「純度100%! これぞジェームズ・ワンの本気(マジ)ホラー!」マリグナント 狂暴な悪夢 近大さんの映画レビュー(感想・評価)
純度100%! これぞジェームズ・ワンの本気(マジ)ホラー!
当代きってのホラー・マスターがホラー・ワールドにカムバック!
だが、ただの原点回帰じゃない。
熟練のホラー演出は存分に発揮しつつ、大作アクションで培ったエンタメ性、80~90年代のハリウッド・スプラッターホラーのような血みどろ描写、70年代のイタリアン・ホラーのような悪夢感、殺人ミステリーにサイコ・スリラーにモンスター要素まで。
自分のやりたい事、好きなものをたっぷり濃縮。
純度100%のジェームズ・ワン・ホラー!
実を言うと、序盤はちと退屈だった。
悪夢で見た殺人事件が現実に起きる…。
そんな話を聞いていたのに、何処かの病院での奇怪な出来事、夫のDVと幾度の流産に苦しめられるヒロイン…。
おそらくこれらは後々の展開に繋がるとは分かっていても、なかなか本筋に入らず。
しかし見ていくにつれ、いよいよ本筋に入り、怒涛の展開へ。
気付いたら、いつの間にか話に引き込まれていた。
まんまとワンの“犯行手口”に掛かったと言えよう。
さて、その本筋、“悪夢が現実でも起きる”。
言ってしまえば、目新しい話ではない。

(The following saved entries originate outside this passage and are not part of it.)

### src/rtl/imem_port_arbiter.sv
// imem_port_arbiter: shares the instruction ROM read port between fetch (IF) and load/debug (LS)
module imem_port_arbiter #(
  parameter int ADDR_W = 14,
  parameter int DATA_W = 32,
  parameter int CNT_W  = 16
) (
  input  logic              clk,
  input  logic              rst,
  input  logic              if_req,
  input  logic [ADDR_W-1:0] if_addr,
  input  logic              if_flush,
  output logic              if_gnt,
  output logic              if_rvalid,
  input  logic              if_rready,
  output logic [DATA_W-1:0] if_rdata,
  output logic              if_rerr,
  input  logic              ls_req,
  input  logic [ADDR_W-1:0] ls_addr,
  output logic              ls_gnt,
  output logic              ls_rvalid,
  input  logic              ls_rready,
  output logic [DATA_W-1:0] ls_rdata,
  output logic              ls_rerr,
  output logic [ADDR_W-1:0] rom_addr,
  input  logic [DATA_W-1:0] rom_data,
  output logic [CNT_W-1:0]  if_gnt_cnt,
  output logic [CNT_W-1:0]  ls_gnt_cnt
);
  logic fl_v, fl_own, fl_err, hd_v, hd_own, hd_err, last_gnt;
  logic [DATA_W-1:0] hd_data;
  logic [ADDR_W-1:0] addr_q;
  logic r_v, r_own, r_err, r_rdy, stall;
  logic [DATA_W-1:0] r_data;
  // owner 0 = IF, 1 = LS; the hold register always takes priority over the in-flight word
  always_comb begin
    r_own = hd_v ? hd_own : fl_own;
    r_err = hd_v ? hd_err : fl_err;
    r_v = (hd_v || fl_v) && !(!r_own && if_flush);
    r_data = r_err ? '0 : hd_v ? hd_data : rom_data;
    r_rdy = r_own ? ls_rready : if_rready;
    stall = r_v && !r_rdy;
    if_gnt = !rst && !stall && if_req && (!ls_req || last_gnt);
    ls_gnt = !rst && !stall && ls_req && (!if_req || !last_gnt);
    rom_addr = if_gnt ? if_addr : ls_gnt ? ls_addr : addr_q;
    if_rvalid = r_v && !r_own;
    ls_rvalid = r_v && r_own;
    if_rerr = if_rvalid && r_err;
    ls_rerr = ls_rvalid && r_err;
    if_rdata = if_rvalid ? r_data : '0;
    ls_rdata = ls_rvalid ? r_data : '0;
  end
  always_ff @(posedge clk or posedge rst) begin
    if (rst) begin
      fl_v <= 1'b0;
      fl_own <= 1'b0;
      fl_err <= 1'b0;
      hd_v <= 1'b0;
      hd_own <= 1'b0;
      hd_err <= 1'b0;
      hd_data <= '0;
      last_gnt <= 1'b1;
      addr_q <= '0;
      if_gnt_cnt <= '0;
      ls_gnt_cnt <= '0;
    end else begin
      fl_v <= if_gnt || ls_gnt;
      fl_own <= ls_gnt;
      fl_err <= |rom_addr[1:0];
      addr_q <= rom_addr;
      if (if_gnt || ls_gnt) last_gnt <= ls_gnt;
      // a stall can only begin on an in-flight word, since no grant is issued while one is pending
      hd_v <= stall;
      if (stall && !hd_v) begin
        hd_own <= fl_own;
        hd_err <= fl_err;
        hd_data <= r_data;
      end
      if (if_gnt && !(&if_gnt_cnt)) if_gnt_cnt <= if_gnt_cnt + 1'b1;
      if (ls_gnt && !(&ls_gnt_cnt)) ls_gnt_cnt <= ls_gnt_cnt + 1'b1;
    end
  end
endmodule
### config.mk
export PLATFORM = sky130hd
export DESIGN_NAME = imem_port_arbiter
export DESIGN_NICKNAME = d
export VERILOG_FILES = /design/src/rtl/imem_port_arbiter.sv
export SDC_FILE = /design/constraint.sdc
export NUM_CORES = 1
export LEC_CHECK = 0
export BUFFER_PORTS_ARGS = -buffer_cell sky130_fd_sc_hd__buf_4
export CORE_UTILIZATION = 46
export CTS_CLUSTER_DIAMETER = 150
export DETAILED_ROUTE_END_ITERATION = 8
export PLACE_DENSITY = 0.76
export REMOVE_ABC_BUFFERS = 1
export SYNTH_ARGS = -nofsm -noshare
export SYNTH_HDL_FRONTEND = slang
export SYNTH_SLANG_ARGS = --single-unit
export TNS_END_PERCENT = 10
### constraint.sdc
create_clock -name clk -period 6.5 [get_ports clk]
set_input_delay 0.975 -clock clk [delete_from_list [all_inputs] [get_ports clk]]
set_output_delay 0.975 -clock clk [all_outputs]
set_load 0.03 [all_outputs]
## Yosys cells after proc, flatten, opt, wreduce, memory -nomap -nowiden

Index checks and enable logic that the tools add are counted.

- Register bits: 85
- Input port bits: 67
- Output and inout port bits: 116
- Word-level logic and storage cells: 55

- $add $sub $neg: 2
- Muxes and demuxes: 9
- Reduce and logical (&&, ||, !) cells: 33

Operators by type and width:

| operator | number |
|---|---|
| $mux W32 | 4 |
| $add A16 B1 Y16 const B | 2 |
| $reduce_and A16 Y1 | 2 |
| $mux W14 | 2 |
| $logic_and A1 B1 Y1 | 15 |
| $logic_not A1 Y1 | 11 |
| $logic_or A1 B1 Y1 | 4 |
| $mux W1 | 3 |
| $reduce_or A2 Y1 | 1 |

## Logic depth before layout (Yosys ltp)

Gate-level depths: netlist of run 1.

- Depth in word-level cells: 13
- Gate-level depth with buffers: 7
- Gate-level depth less buffers: 6

## Worst setup path before layout of run 1

No wires, ideal clock.

- Path type: input-to-output
- Start point: input rst
- End point: output rom_addr[0]
- Data arrival time: 3.766 ns
- Data required time: 5.525 ns
- Path slack: 1.759 ns
- Stages: 3
- Path buffers: 0
- Path through: inv_1 nand2_1 o2bb2ai_1

- Word-level cells in the longest chain between the ends: 6
- Elaborated cells on any way between the ends: 8
- Classes of those cells: mux: 2; reduce/logical: 6

RTL lines:

| what | line | source |
|---|---|---|
| from (decl) | 8 | `input logic rst,` |
| $logic_not A1 Y1 (no line) (*) | n/a |  |
| $logic_and A1 B1 Y1 (*) | 42, 43 |  |
| $logic_and A1 B1 Y1 (2 in a row) | 43 | `ls_gnt = !rst && !stall && ls_req && (!if_req \|\| !last_gnt);` |
| $mux W14 | 44 | `rom_addr = if_gnt ? if_addr : ls_gnt ? ls_addr : addr_q;` |
| $mux W14 (*) | 44 |  |
| to (decl) | 24 | `output logic [ADDR_W-1:0] rom_addr,` |

Mark *: on every way between the ends. The rest lies on a longest branch, timed or not.

## Final worst setup path of run 1

- Start point: register hd_v
- End point: output rom_addr[4]

- Word-level cells in the longest chain between the ends: 12
- Elaborated cells on any way between the ends: 17
- Classes of those cells: mux: 4; reduce/logical: 13

RTL lines:

| what | line | source |
|---|---|---|
| from (decl) | 29 | `logic fl_v, fl_own, fl_err, hd_v, hd_own, hd_err, last_gnt;` |
| from (signal assigned) | 72 | `hd_v <= stall;` |
| $mux W1 | 36 | `r_own = hd_v ? hd_own : fl_own;` |
| $logic_not A1 Y1 | 38 | `r_v = (hd_v \|\| fl_v) && !(!r_own && if_flush);` |
| $logic_and A1 B1 Y1 | 38 |  |
| $logic_not A1 Y1 | 38 |  |
| $logic_and A1 B1 Y1 | 38 |  |
| $logic_and A1 B1 Y1 (*) | 41 | `stall = r_v && !r_rdy;` |
| $logic_not A1 Y1 (*) | 42, 43 |  |
| $logic_and A1 B1 Y1 (*) | 42, 43 |  |
| $logic_and A1 B1 Y1 (2 in a row) | 43 |  |
| $mux W14 | 44 |  |
| $mux W14 (*) | 44 |  |

Marked as above.

==> qor.txt, run 1 <==
Status: complete, no violations
DP HPWL: 8.572 mm
Syn-to-layout area delta: 35.23%
CP startpoint: hd_v
Top Ports: 183
Worst setup path class: register to primary output
DR pass1 iterations: 4
H-tree levels: 3
Cell count along the critical path: 7
Critical path capture point: rom_addr[4]
Compound-Gate Fraction of Synth Area: 9.580%
PwrDens: 298.4 nW/µm²
Non-filler cells, final: 816
Total gr overflow: 0
M1 GR Usage: 28.33%
GP Congestion: 0.7895
Total track usage: 22.86%
Critical path buffers and inverters: 2
Cts hold-fix bufs: 0
Max Cap Viol: 0
Vias in the first global route: 3967
Core footprint: 9774 µm²
CP Max Fanout: 39
Sequential cell area fraction in the yosys report: 45.78%
N_diodes: 0
Peak supply drop: 180.1 µV
DIE WIDTH: 102.5 µm
Post-Syn Instances: 515
Die Y: 102.5 µm
Placed Instance Area: 6082 µm²
Final Cell Area: 6287 µm²
Synth Area in XOR/XNOR: 4.898%
R2r endpoint: hd_err
Detailed Route Iter0 Violations: 115
Die ar.: 10510 µm²
Routed via count: 4264
Pre-CTS WS: 2.520 ns
Setup bufs post-CTS: 0
Fin. Hold Viols: 0
Worst Hold Class: register to register
Crit share post-route: 67.11%
Mapped Area: 4649 µm²
Register bit total from synthesis: 85
Yosys cell types: 50
Longest Clk Path Bufs: 2
Multi-input logic area: 2374 µm²
Post-synth ARST share: 100.0%
IO Port Bufs: 182
Post-Place Cells: 801
Filler cells: 805
Lkg Pwr: 3.026 nW
Row count: 36
Worst reg-to-reg path cell count: 4
R2r setup slk: 3.14 ns
CP arrival: 3.39 ns
Register Area: 2130 µm²
Cts repair resizes: 0
Relative slew slack: 28.05%
Initial Util: 47.57%
Tightest Pin Transition: 1.078 ns
Total negative slack: 0 ns
Multiplexer area fraction after synthesis: 10.39%
Met2 usage: 40.21%
Fin crit period: 4.362 ns
Largest family of logic cells by synthesized area: simple AND/OR/NAND/NOR gates
Busiest layer in global routing: met2
RSZ-0062 raised after global routing: no
Synth Area in Adders: 0.5382%
Worst-skew pair later-pin latency: 0.35 ns
Final setup violating endpoints: 0
Crit. End Element: primary output
Crit path cell chain: mux2i_1 -> mux2i_2 -> a31oi_4 -> o21ai_1 -> inv_2 -> a2bb2oi_1 -> buf_4
Post-synthesis simple-gate area fraction: 25.16%
Avg Inst Size Synth: 9.028 µm²
Met3 GRT Util: 5.220%
Slew Limit Fails: 0
CP Launch Type: register
Final setup margin: 2.138 ns
DRC: 0
Max Fclk: 0.2292 GHz
Clock skew: 0.01416 ns
CTS Root Cell: clkbuf_8
First-pass GRT wire length: 18.75 mm
Most used flip-flop cell after synthesis: dfrtp_1
Largest net degree at the start of global routing: 86
Share of cells above drive strength 1: 37.63%
Yosys warns: 0
Vias/cell: 5.225
Initial antenna violation count: 0
Drt total wl: 12.04 mm
CTS Buf Count: 9
Routed len/inst: 14.76 µm
DRT antenna net count: 0
Slowest-stage cell, CP: dfrtp_2
CTS tree: done
Top delay family on crit path: compound AO/OA/AOI/OAI gates
Reg2Reg Launch Point: hd_v
EDFF count, synth: 0
Clock sink total: 85
Reg clk slew, reported paths: 0.09 ns
Final net count: 748
CP peak stage delay: 0.97 ns
Critical Path RT: 5.52 ns
==> cells in the mapped netlist (2+ instances only) <==
cell type	count	area, µm²
nor4b_2	2	30.03
a2bb2oi_1	12	105.1
o21ai_0	30	150.1
nand2b_1	4	25.02
nand3_1	17	85.08
nor4_2	2	25.02
a22oi_1	2	15.01
nand2_1	107	401.6
clkbuf_1	17	63.81
o22ai_1	13	81.33
buf_2	7	35.03
nor3b_2	2	25.02
buf_6	2	22.52
and3_1	5	31.28
mux2i_1	3	30.03
and2_1	6	37.54
mux2_1	2	22.52
ha_1	2	25.02
nor3_2	2	20.02
nor2b_1	3	18.77
a22o_1	2	17.52
nand4_1	11	68.82
xor2_1	13	113.9
mux2_2	37	416.7
nor2_1	74	277.8
nor3_1	8	40.04
o21ai_1	4	20.02
buf_1	5	18.77
inv_1	4	15.01
inv_2	2	7.510
xnor2_1	13	113.9
dfrtp_1	84	2102
==> worst min-delay path by stage <==
stage / cells after the start / startpoint / slack, ns / end
floorplan: 2 / hd_data[0] / 0.44 / hd_data[0]
global placement: 2 / hd_data[12] / 0.46 / hd_data[12]
detailed placement: 2 / hd_data[9] / 0.46 / hd_data[9]
CTS: 2 / hd_data[8] / 0.48 / hd_data[8]
global route: 2 / hd_data[27] / 0.51 / hd_data[27]
finish: 2 / hd_data[9] / 0.48 / hd_data[9]
==> worst register-to-register path, cell delays in order, from the launching register on <==
cell and delay (ns):
dfrtp_2 0.97, mux2i_1 0.34, mux2i_2 0.42, nand3_2 0.90, mux2_2 0.62
==> final cells by class <==
cell class | instances | area share [%]
multi-input combinational | 392 | 37.75
sequential | 85 | 33.87
timing repair buffer | 185 | 22.09
tap | 133 | 2.647
clock buffer | 11 | 2.090
clock inverter | 4 | 1.174
inverter | 6 | 0.3781
==> per-layer routing <==
| metal | part of all wire, % | vias up |
|---|---|---|
| met5 | 0 | - |
| met4 | 0.82 | 0 |
| met3 | 7.6 | 10 |
| met2 | 48 | 157 |
| met1 | 44 | 2014 |
| li1 | - | 2083 |
==> power by group <==
part	leakage, nW	internal [W]	switching [W]
sequential	1.08	0.000664	0.000108
combinational	1.84	0.000278	0.000427
clock	0.103	0.000215	0.000184
==> flip-flops by register name, indices dropped and copies added (netlist names), 14 cells and up <==
signal      flops
addr_q         14
hd_data        32
if_gnt_cnt     16
ls_gnt_cnt     16
==> per-stage QoR <==
stage                     hold WS, ns  total power (W)  util, %
after floorplan                0.4444         0.001230        -
after global placement         0.4573         0.001458    62.22
after detailed placement       0.4644         0.001488    62.22
after CTS                      0.4833         0.001890    64.32
after global routing           0.5126         0.001992    64.32
final                          0.4797         0.001876    64.32
==> logic make-up after synthesis <==
kind of cell | count (synthesis)
and+or+nand+nor | 252
DFF | 85
AOI/OAI and AO/OA | 69
muxes | 43
buffers and inverters | 38
xor gates and xnor gates | 26
adders and majority gates | 2
==> cells in the final DEF, fill, tap and decap left out, drive strengths merged, types with 2 or more instances in the layout <==
| cell type | instances |
|---|---|
| a22o | 2 |
| a22oi | 2 |
| a2bb2oi | 12 |
| a31oi | 2 |
| and2 | 6 |
| and3 | 5 |
| buf | 185 |
| bufinv | 2 |
| clkbuf | 11 |
| clkinv | 3 |
| dfrtp | 84 |
| ha | 2 |
| inv | 5 |
| mux2 | 39 |
| mux2i | 4 |
| nand2 | 107 |
| nand2b | 4 |
| nand3 | 18 |
| nand4 | 12 |
| nor2 | 74 |
| nor2b | 3 |
| nor3 | 10 |
| nor3b | 2 |
| nor4 | 3 |
| nor4b | 3 |
| o21ai | 34 |
| o22ai | 13 |
| or4 | 2 |
| xnor2 | 13 |
| xor2 | 13 |
Note: power is estimated with default switching activity, not from simulation.
==> run 2, diff against run 1 <==
--- a/config.mk
+++ b/config.mk
@@ -5,11 +5,12 @@
 export SDC_FILE = /design/constraint.sdc
 export NUM_CORES = 1
 export LEC_CHECK = 0
+export ABC_AREA = 1
 export BUFFER_PORTS_ARGS = -buffer_cell sky130_fd_sc_hd__buf_4
-export CORE_UTILIZATION = 46
+export CORE_UTILIZATION = 45
 export CTS_CLUSTER_DIAMETER = 150
 export DETAILED_ROUTE_END_ITERATION = 8
-export PLACE_DENSITY = 0.76
+export PLACE_DENSITY = 0.77
 export REMOVE_ABC_BUFFERS = 1
 export SYNTH_ARGS = -nofsm -noshare
 export SYNTH_HDL_FRONTEND = slang
==> constraint.sdc (replaced) <==
create_clock -name clk -period 3.5 [get_ports clk]
set_input_delay 0.525 -clock clk [delete_from_list [all_inputs] [get_ports clk]]
set_output_delay 0.525 -clock clk [all_outputs]
set_load 0.03 [all_outputs]
==> run 2 against run 1 <==
Clock skew shrank 0.0094 ns. Non-clock buffer count is the same. Final area grew 3.6%. Critical path type unchanged. Power grew 92%. Sequential share of layout area shrank 1.2 points. Synthesized cell count grew 36%. Worst setup slack lost 1.9 ns.
==> qor.txt, run 2 <==
Status: complete, no violations
DR pass1 iterations: 5 (+1)
Crit share post-route: 92.87%
Longest Clk Path Bufs: 2 (unchanged)
Total track usage: 23.20% (+0.34 points)
Cts hold-fix bufs: 0 (unchanged)
Post-Syn Instances: 702 (+36%)
Worst Hold Class: input port to async pin
Worst-skew pair later-pin latency: 0.35 ns (about the same)
Die Y: 106.0 µm (+3.4%)
EDFF count, synth: 0 (unchanged)
Critical path buffers and inverters: 3 (+1)
Fin. Hold Viols: 0 (unchanged)
Critical Path RT: 2.97 ns (-2.55 ns)
DRC: 0 (unchanged)
GP Congestion: 0.8968 (+14%)
Multi-input logic area: 2446 µm² (+3.1%)
CP Launch Type: register
CTS Buf Count: 9 (unchanged)
Detailed Route Iter0 Violations: 284 (+150%)
Worst setup path class: register to primary output
Max Cap Viol: 0 (unchanged)
N_diodes: 0 (unchanged)
Most frequent cells in the layout: nand2_1, buf_4, dfrtp_1
Most used flip-flop cell after synthesis: dfrtp_1
PwrDens: 552.1 nW/µm² (+85%)
Relative slew slack: 30.90% (+2.8 points)
Largest net degree at the start of global routing: 69 (-20%)
Lkg Pwr: 3.403 nW (+12%)
Total gr overflow: 0 (unchanged)
Vias in the first global route: 4450 (+12%)
Core footprint: 10420 µm² (+6.6%)
Post-synth ARST share: 100.0% (unchanged)
Mapped Area: 4865 µm² (+4.6%)
Top Ports: 183 (unchanged)
Share of cells above drive strength 1: 25.06% (-13 points)
Routed via count: 4918 (+15%)
Clock skew: 0.004796 ns (-0.009364 ns)
Row count: 37 (+2.8%)
Crit path cell chain: clkinv_8 -> nand2_1 -> nand2_1 -> nand2_8 -> nand2_2 -> nand2_4 -> nand3_4 -> clkinv_4 -> nand2_1 -> nand2_1 -> nand2_1 -> nand2_1 -> buf_4
Total negative slack: 0 ns (unchanged)
Avg Inst Size Synth: 6.930 µm² (-23%)
Worst path most repeated cell: nand2_1
Routed len/inst: 12.59 µm (-15%)
Largest regs: hd_data: 32 flops, if_gnt_cnt: 16 flops, ls_gnt_cnt: 16 flops
CP arrival: 2.73 ns (-0.66 ns)
CP peak stage delay: 0.52 ns (-0.45 ns)
Most common cell in the netlist: nand2_1
Initial antenna violation count: 0 (unchanged)
Cts repair resizes: 1 (+1)
Reg clk slew, reported paths: 0.08 ns (about the same)
Tightest Pin Transition: 1.036 ns (-0.04162 ns)
Final net count: 935 (+25%)
Filler cells: 951 (+18%)
Synth cell count leaders: nand2_1, dfrtp_1, nor2_1
Yosys warns: 0 (unchanged)
H-tree levels: 3 (unchanged)
DP HPWL: 9.162 mm (+6.9%)
Initial Util: 46.70% (-0.87 points)
CP Max Fanout: 37 (-5.1%)
Dominant cell type by area after synthesis: dfrtp_1
Top cells by area, synth: dfrtp_1, nand2_1, nor2_1
Yosys cell types: 31 (-38%)
Commonest non-fill, non-tap cell in the layout: nand2_1
Fin crit period: 3.250 ns
First-pass GRT wire length: 20.67 mm (+10%)
Top delay family on crit path: simple AND/OR/NAND/NOR gates
Sequential cell area fraction in the yosys report: 43.75% (-2.0 points)
Syn-to-layout area delta: 33.87%
Post-synth top area share: 43.21% (-2.0 points)
Largest reg by FF count: hd_data
CTS Root Cell: clkbuf_8
Peak supply drop: 450.0 µV (+150%)
CTS tree: done
Slew Limit Fails: 0 (unchanged)
DRT antenna net count: 0 (unchanged)
Slowest-stage cell, CP: dfrtp_2
Final setup violating endpoints: 0 (unchanged)
Setup bufs post-CTS: 0 (unchanged)
Crit. End Element: primary output
IO Port Bufs: 182 (unchanged)
Vias/cell: 4.889 (-6.4%)
RSZ-0062 raised after global routing: no
DIE WIDTH: 106.0 µm (+3.4%)
Largest register FFs: 32 (unchanged)
Final setup margin: 0.2496 ns (-1.888 ns)
Max Fclk: 0.3077 GHz
Clock sink total: 85 (unchanged)
Drt total wl: 12.67 mm (+5.2%)
Die ar.: 11230 µm² (+6.8%)
Pre-CTS WS: 0.2424 ns (-2.277 ns)
Register bit total from synthesis: 85 (unchanged)
Register Area: 2130 µm² (unchanged)
==> run 2: cell types whose count changed after synthesis, moves of 10 or more <==
cell,delta
mux2_2,-37
nand3_1,+15
a2bb2oi_1,-12
o22ai_1,-13
o21ai_1,+10
nand2_1,+206
inv_1,+35
==> run 2: worst paths after layout <==
check | from | endpoint | slack [ns] | depth (start not counted)
setup / recovery | hd_v | rom_addr[2] | 0.25 | 13
setup reg to reg | hd_v | hd_data[25] | 0.99 | 7
min in group clk | if_addr[4] | addr_q[4] | 0.39 | 3
hold reg to reg | hd_data[15] | hd_data[15] | 0.49 | 2
hold / removal | rst | ls_gnt_cnt[13] | 0.19 | 2
max in group asynchronous | rst | hd_v | 2.11 | 3
==> run 2: logic make-up after synthesis <==
kind of cell	count (synthesis)	share of synthesized area [%]
fa+ha+maj	2	0.5143
buf+inv	74	6.275
simple gates	458	38.40
xor+xnor	28	5.041
compound gates	55	6.019
flops	85	43.75
==> run 2: where the power goes <==
group	internal (W)	switching (W)	leakage (nW)	total, W
combinational	0.000502	0.000924	2.20	0.00143
sequential	0.00126	0.000206	1.11	0.00146
clock	0.000365	0.000340	0.0947	0.000705
==> run 2: layout make-up <==
class | count | share of cell area [%]
Multi-Input combinational cell | 543 | 37.56
Sequential cell | 85 | 32.70
Timing Repair Buffer | 185 | 21.33
Inverter | 42 | 2.728
Tap cell | 136 | 2.613
Clock buffer | 12 | 2.382
Clock inverter | 3 | 0.6916
==> run 2: per-stage QoR <==
| stage | cell area, µm² | hold slack (ns) | util (%) | cells | power [W] |
|---|---|---|---|---|---|
| after floorplan | 4721 | 0.4529 | - | 670 | 0.002382 |
| after global placement | 6287 | 0.4683 | 60.36 | 991 | 0.002859 |
| after detailed placement | 6287 | 0.4750 | 60.36 | 991 | 0.002907 |
| after CTS | 6491 | 0.1862 | 62.32 | 1006 | 0.003624 |
| after global routing | 6513 | 0.2083 | 62.52 | 1006 | 0.003855 |
| final | 6513 | 0.1896 | 62.52 | 1006 | 0.003596 |
==> run 2: routing by layer <==
metal | part of all wire [%] | up-vias | track usage [%]
li1 | - | 2509 | -
met1 | 42 | 2206 | 28.07
met2 | 49 | 184 | 41.50
met3 | 6.5 | 19 | 3.863
met4 | 2.0 | 0 | 8.333
met5 | 0 | - | 0
==> run 2: worst register-to-register path, stage by stage, from the launching register on <==
cell	delay, ns
dfrtp_2	0.51
clkinv_8	0.17
nand2_1	0.09
nand2_1	0.19
nand2_8	0.19
a21oi_2	0.22
nand2_2	0.57
o21ai_0	0.47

ホラーやサイコ・スリラーに時々あるっちゃあある話。
それは現実か、妄想か。
精神を病んでいくヒロイン、マディソン。
警察から疑われる。
隠された自身の過去に関係あり。
夢遊病の類いの彼女自身の犯行か、精神障害の“もう一人の自分”の仕業か、それとも得体の知れない“何か”か…?
中盤までは“ありきたり”で見る者を困惑させる。
調査していくと、被害者には共通点が。
その昔、とある病院の研究関係者。プラス、一人の中年女性。
催眠療法でマディソンの中に眠らされた過去の記憶を呼び覚ます。
謎の“何か”の存在が浮かび上がる。
それは悪夢で見た殺人現場にも現れていた。
漆黒の殺人鬼。
マディソンは“彼”を知っていた。…いや、思い出した。
名は、“ガブリエル”。
養子であるマディソンの幼少時の架空の存在。
本当に単なる“架空の存在”なのか…?
だとしたら、どうやって犯行を…?
“姿”を目撃してるし、取っ組み合いも繰り広げたし、“身近”にも感じる…。
JWホラーにはアイコン的な不気味なキャラが付き物。
『ソウ』のジグソウ、『インシディアス』の悪霊、『死霊館』のアナベル人形…。
本作の“ガブリエル”も強烈インパクト。
チラッと見える顔はバケモノのよう。俊敏な動き、人間など一溜まりもない腕力。超能力のような力も持っている…。
JW印の新たなホラー・キャラ、爆誕!
…でも結局は、オカルトかSFチックな得体の知れない何か。
そういうオチか…と思っていたら!
廃院に遺されていたマディソンの過去の記録映像。
幼いマディソンの“背後”に回る。
そこに映し出されていたものは…!
マディソンの後頭部から背中にくっついた“バケモノ”。
実は、マディソンとガブリエルは、一卵性双生児。
身体と身体がくっついた一卵性双生児は症例があるが、これは異常。
身体と身体がくっついてるのではなく、性格に言うと、張り付いている。
しかもガブリエルは、おぞましい奇形児。寄生性双生児。
奇声を上げ、性格も凶暴。悪魔が背中に張り付いているような…。
この手のホラーにありがちな“得体の知れない何か”と“自分自身の犯行”はまんざら外れではないが、それらをこう来たか!…と思わせる予想の斜め上を行った衝撃の正体。
記録映像を見たマディソンの養母と妹の悲鳴も納得。
私もそのシーンには戦慄。やはりジェームズ・ワンは期待を裏切らない。
そこからのなだれ込んでいくような畳み掛ける展開からはもう目が離せなくなった。
全ては脳も身体も支配したガブリエルの犯行。
“悪性腫瘍摘出”と自分を封じ込めた医師、見捨てた実の母親への復讐。
マディソンに必要なのは自分だけと囁き、養父母の事を悪く言い、産まれてくる妹を産まれる前に亡き者にしようとまで…。
何故今になってガブリエルは現れた…?
完全摘出はマディソンの命にも関わるので(それほどまでにガブリエルはマディソンに寄生)、手術で摘出出来るだけ摘出し、出来なかった部分はマディソンの脳に閉じ込めた…筈だった。
が、夫のDVで壁に叩き付けられた衝撃で、覚醒。
その夫のDVや序盤で「?」だった流産や枕の血も繋がった。流産はガブリエルが胎児の栄養分まで吸い取り、枕の血はガブリエルがマディソンの後頭部を割って現れた“跡”。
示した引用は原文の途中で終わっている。